Work to complete:
Write out every line below that contains "instances".

──────── Dataset ────────

## config.mk

```make
export PLATFORM = sky130hd
export DESIGN_NAME = wav_header_parser_core
export DESIGN_NICKNAME = d
export VERILOG_FILES = /design/src/hw/rtl/wavh_pkg.sv /design/src/hw/rtl/wavh_parse.sv /design/src/hw/rtl/wav_header_parser_core.sv
export SDC_FILE = /design/constraint.sdc
export NUM_CORES = 1
export LEC_CHECK = 0
export BUFFER_PORTS_ARGS = -buffer_cell sky130_fd_sc_hd__buf_4
export CORE_ASPECT_RATIO = 1.75
export CORE_MARGIN = 2
export CORE_UTILIZATION = 55
export CTS_CLUSTER_DIAMETER = 200
export DETAILED_ROUTE_END_ITERATION = 7
export PLACE_DENSITY = 0.74
export SLEW_MARGIN = 15
export SYNTH_ARGS = -nofsm -noshare
export SYNTH_HDL_FRONTEND = slang
export SYNTH_SLANG_ARGS = --single-unit
```

## constraint.sdc

```tcl
create_clock -name clk -period 19.6 [get_ports clk]
set_input_delay 3.92 -clock clk [delete_from_list [all_inputs] [get_ports clk]]
set_output_delay 3.92 -clock clk [all_outputs]
set_load 0.02 [all_outputs]
```

## src/hw/rtl/wavh_pkg.sv

```systemverilog
// Shared types and constants for the WAV header parser.
// Holds the header layout positions, chunk tags, status codes and result beat.
// No dependencies.
package wavh_pkg;

  localparam int unsigned POS_W = 6;

  localparam logic [POS_W-1:0] POS_RIFF_SIZE_END = POS_W'(7);
  localparam logic [POS_W-1:0] POS_WAVE_FIRST    = POS_W'(8);
  localparam logic [POS_W-1:0] POS_WAVE_LAST     = POS_W'(11);
  localparam logic [POS_W-1:0] POS_FMT_FIRST     = POS_W'(12);
  localparam logic [POS_W-1:0] POS_FMT_LAST      = POS_W'(15);
  localparam logic [POS_W-1:0] POS_FMT_SIZE_END  = POS_W'(19);
  localparam logic [POS_W-1:0] POS_FORMAT_END    = POS_W'(21);
  localparam logic [POS_W-1:0] POS_CHAN_END      = POS_W'(23);
  localparam logic [POS_W-1:0] POS_SRATE_END     = POS_W'(27);
  localparam logic [POS_W-1:0] POS_BRATE_END     = POS_W'(31);
  localparam logic [POS_W-1:0] POS_BALIGN_END    = POS_W'(33);
  localparam logic [POS_W-1:0] POS_BITS_END      = POS_W'(35);
  localparam logic [POS_W-1:0] POS_DATA_FIRST    = POS_W'(36);
  localparam logic [POS_W-1:0] POS_DATA_LAST     = POS_W'(39);
  localparam logic [POS_W-1:0] POS_LAST          = POS_W'(43);

  // tags, first byte of the file in the low bits
  localparam logic [31:0] TAG_RIFF = 32'h4646_4952;
  localparam logic [31:0] TAG_WAVE = 32'h4556_4157;
  localparam logic [31:0] TAG_FMT  = 32'h2074_6D66;
  localparam logic [31:0] TAG_DATA = 32'h6174_6164;

  localparam logic [31:0] FMT_CHUNK_SIZE = 32'd16;
  localparam logic [15:0] PCM_FORMAT     = 16'd1;
  localparam logic [15:0] MAX_CHANNELS   = 16'd2;

  typedef enum logic [2:0] {
    ST_OK         = 3'd0,
    ST_BAD_RIFF   = 3'd1,
    ST_BAD_FMT    = 3'd2,
    ST_BAD_FORMAT = 3'd3,
    ST_BAD_DATA   = 3'd4
  } status_t;

  // packed from the MSB down: status lands in the low bits
  typedef struct packed {
    logic [31:0] data_size;
    logic [12:0] bytes_per_sample;
    logic [15:0] block_align;
    logic [31:0] byte_rate;
    logic [31:0] sample_rate;
    logic [15:0] channel_count;
    status_t     status;
  } result_t;

  function automatic logic [7:0] tag_byte(input logic [31:0] tag, input logic [1:0] idx);
    tag_byte = tag[{idx, 3'b000} +: 8];
  endfunction

endpackage

```

## src/hw/rtl/wavh_parse.sv

```systemverilog
// Byte-wise header parser: position counter, little-endian word shifter,
// held format fields and per-byte checks. Depends on wavh_pkg.
module wavh_parse (
  input  logic              clk,
  input  logic              rst_n,
  input  logic              fire,
  input  logic [7:0]        data_byte,
  input  logic              start_of_file,
  output logic              res_valid,
  output wavh_pkg::result_t res
);
  import wavh_pkg::*;

  logic [POS_W-1:0] pos_r, pos_nxt;
  logic             fin_r, fin_nxt;
  logic [31:0]      word_r, word_nxt;
  logic [15:0]      chan_r, chan_nxt;
  logic [31:0]      srate_r, srate_nxt;
  logic [31:0]      brate_r, brate_nxt;
  logic [15:0]      balign_r, balign_nxt;
  logic [12:0]      bps_r, bps_nxt;

  always_comb begin
    logic [POS_W-1:0] pos;
    logic             fin;
    logic [31:0]      word;
    logic [15:0]      half;
    status_t          st;

    pos  = start_of_file ? '0 : pos_r;
    fin  = start_of_file ? 1'b0 : fin_r;
    word = {data_byte, (start_of_file ? 24'd0 : word_r[31:8])};
    half = word[31:16];
    st   = ST_OK;

    pos_nxt    = pos_r;
    fin_nxt    = fin_r;
    word_nxt   = word_r;
    chan_nxt   = chan_r;
    srate_nxt  = srate_r;
    brate_nxt  = brate_r;
    balign_nxt = balign_r;
    bps_nxt    = bps_r;
    res_valid  = 1'b0;

    if (pos <= POS_W'(3)) begin
      if (data_byte != tag_byte(TAG_RIFF, pos[1:0])) st = ST_BAD_RIFF;
    end else if (pos == POS_RIFF_SIZE_END) begin
      if (word == '0) st = ST_BAD_RIFF;
    end else if (pos >= POS_WAVE_FIRST && pos <= POS_WAVE_LAST) begin
      if (data_byte != tag_byte(TAG_WAVE, pos[1:0])) st = ST_BAD_RIFF;
    end else if (pos >= POS_FMT_FIRST && pos <= POS_FMT_LAST) begin
      if (data_byte != tag_byte(TAG_FMT, pos[1:0])) st = ST_BAD_FMT;
    end else if (pos == POS_FMT_SIZE_END) begin
      if (word != FMT_CHUNK_SIZE) st = ST_BAD_FMT;
    end else if (pos == POS_FORMAT_END) begin
      if (half != PCM_FORMAT) st = ST_BAD_FORMAT;
    end else if (pos == POS_CHAN_END) begin
      if (half == '0 || half > MAX_CHANNELS) st = ST_BAD_FORMAT;
    end else if (pos >= POS_DATA_FIRST && pos <= POS_DATA_LAST) begin
      if (data_byte != tag_byte(TAG_DATA, pos[1:0])) st = ST_BAD_DATA;
    end else if (pos == POS_LAST) begin
      if (word == '0) st = ST_BAD_DATA;
    end

    res = '0;
    res.status = st;
    if (st == ST_OK) begin
      res.channel_count    = chan_r;
      res.sample_rate      = srate_r;
      res.byte_rate        = brate_r;
      res.block_align      = balign_r;
      res.bytes_per_sample = bps_r;
      res.data_size        = word;
    end

    if (fire && !fin) begin
      word_nxt = word;
      case (pos)
        POS_CHAN_END:   chan_nxt   = half;
        POS_SRATE_END:  srate_nxt  = word;
        POS_BRATE_END:  brate_nxt  = word;
        POS_BALIGN_END: balign_nxt = half;
        POS_BITS_END:   bps_nxt    = half[15:3];
        default: ;
      endcase
      if (st == ST_OK && pos != POS_LAST) begin
        pos_nxt = pos + POS_W'(1);
        fin_nxt = 1'b0;
      end else begin
        pos_nxt   = pos;
        fin_nxt   = 1'b1;
        res_valid = 1'b1;
      end
    end else if (fire) begin
      fin_nxt = 1'b1;
    end
  end

  always_ff @(posedge clk) begin
    if (!rst_n) begin
      pos_r <= '0;
      fin_r <= 1'b1;
    end else begin
      pos_r <= pos_nxt;
      fin_r <= fin_nxt;
    end
    word_r   <= word_nxt;
    chan_r   <= chan_nxt;
    srate_r  <= srate_nxt;
    brate_r  <= brate_nxt;
    balign_r <= balign_nxt;
    bps_r    <= bps_nxt;
  end

endmodule

```

## src/hw/rtl/wav_header_parser_core.sv

```systemverilog
// Top level of the WAV header parser: byte stream in, one result beat per header.
// Depends on wavh_pkg and wavh_parse.
// The result beat is registered into the output register, or into the skid stage when out_tready holds the output.
// Throughput: one byte per cycle while the skid stage is empty; a two-entry output register
// and skid stage keep bytes flowing while one result waits on out_tready.
// Reset (rst_n low, synchronous): parser idles until a start_of_file beat,
// output and skid stages empty.
module wav_header_parser_core (
  input  logic         clk,
  input  logic         rst_n,
  input  logic         in_tvalid,
  output logic         in_tready,
  input  logic [7:0]   in_tdata,   // data_byte[7:0]
  input  logic         in_tuser,   // start_of_file
  output logic         out_tvalid,
  input  logic         out_tready,
  output logic [143:0] out_tdata   // status[2:0], channel_count[18:3], sample_rate[50:19],
                                   // byte_rate[82:51], block_align[98:83],
                                   // bytes_per_sample[111:99], data_size[143:112]
);
  import wavh_pkg::*;

  logic    fire;
  logic    res_valid;
  result_t res;

  result_t out_r, out_nxt, skid_r, skid_nxt;
  logic    out_v_r, out_v_nxt, skid_v_r, skid_v_nxt;

  assign in_tready = !skid_v_r;
  assign fire      = in_tvalid && in_tready;

  wavh_parse u_parse (
    .clk           (clk),
    .rst_n         (rst_n),
    .fire          (fire),
    .data_byte     (in_tdata),
    .start_of_file (in_tuser),
    .res_valid     (res_valid),
    .res           (res)
  );

  always_comb begin
    out_nxt    = out_r;
    out_v_nxt  = out_v_r;
    skid_nxt   = skid_r;
    skid_v_nxt = skid_v_r;
    if (!out_v_r || out_tready) begin
      if (skid_v_r) begin
        out_nxt    = skid_r;
        out_v_nxt  = 1'b1;
        skid_v_nxt = 1'b0;
      end else begin
        out_nxt   = res;
        out_v_nxt = res_valid;
      end
    end else if (res_valid) begin
      skid_nxt   = res;
      skid_v_nxt = 1'b1;
    end
  end

  always_ff @(posedge clk) begin
    if (!rst_n) begin
      out_v_r  <= 1'b0;
      skid_v_r <= 1'b0;
    end else begin
      out_v_r  <= out_v_nxt;
      skid_v_r <= skid_v_nxt;
    end
    out_r  <= out_nxt;
    skid_r <= skid_nxt;
  end

  assign out_tvalid = out_v_r;
  assign out_tdata  = out_r;

endmodule

```

Word level (Yosys, flattened, before mapping) --
Cells that the tools add are included.
Storage, ports and cells: latch bits 0, memories kept 0, input bits 13, memory bits (writable) 0, output and inout bits 146, flip-flop bits (word level) 438, word-level logic and storage cells 106, memory bits (read-only) 0
Cells by class: equality and inequality tests 16, add/sub/neg operators 1, shift operators 4, order comparisons 8, reductions and logical operators 22, bitwise operators 2, $mul 0, divide/modulo/power cells 0, muxes and demuxes 29
Operator list (number):
- $mux 144 | 1
- $mux 141 | 1
- $shiftx 32x6->8 const A | 4
- $mux 3 | 11
- $logic_not 32->1 | 1
- $ne 32x5->1 const B | 1
- $ne 8x8->1 | 4
- $eq 6x5->1 const B | 5
- $mux 24 | 1
- $eq 6x6->1 const B | 3
- $gt 16x2->1 const B | 1
- $logic_not 16->1 | 1
- $ne 16x1->1 const B | 1
- $ge 6x4->1 const B | 2
- $le 6x4->1 const B | 2
- $mux 6 | 2
- $reduce_and 2->1 | 6
- $mux 1 | 9
- $mux 2 | 4
- $add 6x1->6 const B | 1
- $eq 6x3->1 const B | 1
- $ge 6x6->1 const B | 1
- $le 6x2->1 const B | 1
- $le 6x6->1 const B | 1
- other kinds (8) | 17

Longest topological paths before layout --
depth in word-level cells 17, mapped depth 14, depth with buffers taken out 10

Cells and area by module --
A second synthesis with hierarchy kept.
Second synthesis, totals: cell total of the unflattened synthesis 926, area, all modules 16741.1 sq um
By module, submodules not included:
- wav_header_parser_core | area each 10526.3 sq um, sequential area each 8688.3 sq um, instances 1, cells each 458
- wavh_parse | area each 6214.7 sq um, sequential area each 4134.0 sq um, instances 1, cells each 468

Worst setup path after synthesis --
Ideal clock, no wire load.
kind in2reg, start input out_tready, end register skid_r[0] in the netlist's numbering, enable pin, arrival time 14.651 ns, data required time 18.117 ns, slack 3.465 ns, setup time 1.483 ns, path buffers 0, cell stages on the path 2, cell sequence nand2b_1 nor2_1
Between the ends: longest elaborated chain between the ends 3
Ends and longest elaborated chain:
- start: declaration | RTL line wav_header_parser_core.sv:16 | input logic out_tready,
- $logic_or 1x1->1 | RTL line wav_header_parser_core.sv:48 | if (!out_v_r || out_tready) begin
- $not 1->1 (no source line)
- $reduce_and 2->1 (no source line)
- end signal: assignment | RTL line wav_header_parser_core.sv:72 | skid_r <= skid_nxt;
- end: declaration | RTL line wav_header_parser_core.sv:27 | result_t out_r, out_nxt, skid_r, skid_nxt;
Every way passes these cells. A chain may end at the register's enable or synchronous reset.

==> metrics.md <==
| Metric | Value |
|---|---|
| Syn Area/Cell | `approximately 14 sq um` |
| Reg2reg setup slack | `15.05 ns` |
| Resized Gates After CTS | `0` |
| Cts hold-fix bufs | `0` |
| Syn Inst Count | `1185` |
| Clock Skew | `around 0.022 ns` |
| Post-Route WL | `35900 um` |
| Number of flops mapped to enable cells by yosys | `421` |
| Synth area leaders | `edfxtp_1 75%, nand2_1 5.5%, and2_1 5.2%` |
| Post-DRT Antenna Nets | `0` |
| Fmax | `127 MHz` |
| TritonRoute pass-1 iters | `5` |
| Async SR Flop Fraction | `0` |
| Clk slew on worst S/H paths | `0.06 ns` |
| Drt drc | `0` |
| Max Cap Viol | `0` |
| Total gr overflow | `0` |
| Worst EP required | `19.84 ns` |
| Slew HR | `0.252` |
| Slew Viols, Final | `0` |
| Synth Register Bits | `430` |
| Final core utilization | `0.641` |
| Cts bufs inserted | `36` |
| Final setup vio count | `0` |
| Synth Warn # | `0` |
| Worst-skew pair later-pin latency | `roughly 0.54 ns` |
| Most common library cells after synthesis | `421 x edfxtp_1, 249 x nand2_1, 141 x and2_1` |
| Post-DP HPWL | `21300 um` |
| Power density cells | `91.9 nW/um^2` |
| RSZ-0062 raised after global routing | `false` |
| Worst R2R Start | `u_parse.pos_r[1]$_SDFFE_PN0P_` |
| P_leak | `approximately 7.2 nW` |
| Hold crit path type | `reg2reg` |
| Die height | `between 200 and 250 um` |
| Setup bufs post-CTS | `0` |
| Ratio of cells with drive above 1 in the final layout | `0.200` |
| Crit path launch type | `input pin` |
| Vias | `9667` |
| DP Area | `18400 sq um` |
| Period utilization | `0.401` |
| Crit Path Max Fanout | `63` |
| Peak VDD IR | `0.0000698 V` |
| CORE AREA | `30500 sq um` |
| Hold Path Depth | `2` |
| Setup crit end kind | `flip-flop` |
| Unique masters post-synth | `56` |
| Routed WL per cell | `20.6 um` |
| Most frequent cell after synthesis | `edfxtp_1` |
| DP Cell Count | `1676` |
| Synth-to-Final Area Change | `15.5%` |
| Top cell type's share of synthesized area | `0.746` |
| Hold Path Sink | `u_parse.pos_r[1]$_SDFFE_PN0P_` |
| Finished Cell Area | `19600 sq um` |
| Initial drt markers | `834` |
| Die W | `137 um` |
| Critical setup path kind | `in2reg` |
| Final non-filler cell total | `1739` |
| Initial antenna violation count | `0` |
| GRT Resource Usage Total | `0.225` |
| Largest net degree at the start of global routing | `111` |
| Final net count | `approximately 1.3k` |
| H-tree levels | `2` |
| I/O Buffers | `158` |
| Vias in the first global route | `9460` |
| Starting density of the core | `0.555` |
| Placer Congestion | `0.955` |
| Setup TNS | `0 ns` |
| CTS Buffer Depth | `3` |
| Die ar. | `32300 sq um` |
| Ports | `159` |
| Mapped cell area | `16900 sq um` |
| Post-synth net total | `around 1.2k` |
| Vias per inst | `5.56` |
| CTS Sinks | `between 400 and 500` |
| CTS Root Cell | `clkbuf_16` |
| Synth area leader | `edfxtp_1` |
| R2R depth | `9` |
| Reg-to-reg endpoint | `out_tdata[89]$_DFFE_PP_` |
| CTS tree | `yes` |
| Min-delay src | `u_parse.pos_r[1]$_SDFFE_PN0P_` |
| Post-synth top flop | `edfxtp_1` |
| Actual slew at the worst max-slew pin | `1.12 ns` |
| First-pass GRT wire length | `54200 um` |
| Part of the Yosys area used for sequential elements | `0.757` |
| Row cnt | `85` |
| Fin. Hold Viols | `0` |
| Data arrival time of the worst path | `8.09 ns` |
| Inserted Diodes | `0` |
| Min Tclk post-route | `7.85 ns` |
| Outcome | `completed` |
-- layout by cell type (no fill, tap or decap), types with 2 or more instances in the layout --
cell type   count
clkinv_1        4
and4_1          2
a21oi_1         5
mux2i_1         4
or3_4           2
buf_4         174
nor4b_1         2
o31ai_1         5
nor3_2          4
nand3_1         3
clkbuf_1        8
clkinv_2        5
nand2b_1        6
or4_1           3
o21ai_2        19
or3_1           2
nor2b_1        29
ha_1            4
inv_6           3
o21ai_0       101
nand2_1       249
xor2_1          2
and3_1          3
nor4_1          8
nor2_1         15
inv_1           6
or2_2           2
a32o_1         23
and2_1        141
clkinvlp_4      2
mux2_2          4
clkbuf_16      37
dfxtp_1         8
xnor2_1         5
bufinv_16       3
edfxtp_1      421
nand4_1         4
or4b_2          2
a211oi_1        3
-- flip-flops by register name, summed over array words and instances, names as in the netlist --
name and count:
out_tdata 144, skid_r 144, u_parse.brate_r 32, u_parse.srate_r 32
u_parse.word_r 24, u_parse.balign_r 16, u_parse.chan_r 16, u_parse.bps_r 13
u_parse.pos_r 6, out_tvalid 1, skid_v_r 1, u_parse.fin_r 1
-- per-stage QoR --
stage / setup slack (ns) / total power, mW / hold WS [ns]
2_1_floorplan: 3.47 / 1.08 / 0.455
3_5_place_dp: 11.24 / 1.12 / 0.491
3_3_place_gp: 11.46 / 1.12 / 0.481
4_1_cts: 11.82 / 1.81 / 0.503
5_1_grt: 11.41 / 1.85 / 0.522
6_report: 11.75 / 1.80 / 0.500
-- per-layer routing --
metal	vias up	GRT usage	routed length [um]	part of all wire
met1	4674	0.295	13800	0.39
met2	376	0.377	18400	0.51
met4	0	0.0947	1420	0.040
met5	-	0	0	0
li1	4529	-	-	-
met3	88	0.0301	2260	0.063
-- worst max-delay path: stages --
cell and delay, ns:
buf_4 0.23, nand2b_1 0.27, inv_1 0.12, ha_1 0.29, nor2b_1 0.38, nand2_1 0.17, or4b_2 0.66, o21ai_0 0.43
or3_4 0.58, buf_4 0.71, o21ai_0 0.24
-- cell families after synthesis --
logic type / synth area share
buffers and inverters: 0.0225
XOR/XNOR: 0.00362
AND/OR/NAND/NOR: 0.143
AO/OA/AOI/OAI: 0.0658
adder cells (fa/ha/maj): 0.00295
multiplexers: 0.00502
flip-flops: 0.757
-- area by class of cell --
class	count	area [sq um]
Clock buffer	45	956
Sequential cell	430	12800
Clock inverter	18	180
Multi-Input combinational cell	674	3780
Timing Repair Buffer	174	1310
Inverter	7	28.8
Fill cell	2200	11000
Tap cell	391	489
-- worst max path at each step --
stage | end | slack, ns | from
after floorplan | skid_r[0]$_DFFE_PP_ | 3.47 | out_tready
after global placement | out_tdata[83]$_DFFE_PP_ | 11.46 | in_tuser
after detailed placement | out_tdata[89]$_DFFE_PP_ | 11.24 | in_tuser
after CTS | out_tdata[89]$_DFFE_PP_ | 11.82 | in_tuser
after global routing | out_tdata[88]$_DFFE_PP_ | 11.41 | in_tuser
final | out_tdata[89]$_DFFE_PP_ | 11.75 | in_tuser
-- where the power goes --
group / internal (mW) / total (mW) / switching, mW
combinational: 0.0228 / 0.0698 / 0.0470
clock: 0.389 / 0.699 / 0.310
sequential: 1.02 / 1.03 / 0.00917
total: 1.43 / 1.80 / 0.366
(Power assumes the default switching activity.)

────────

Response:
- wav_header_parser_core | area each 10526.3 sq um, sequential area each 8688.3 sq um, instances 1, cells each 458
- wavh_parse | area each 6214.7 sq um, sequential area each 4134.0 sq um, instances 1, cells each 468
-- layout by cell type (no fill, tap or decap), types with 2 or more instances in the layout --
-- flip-flops by register name, summed over array words and instances, names as in the netlist --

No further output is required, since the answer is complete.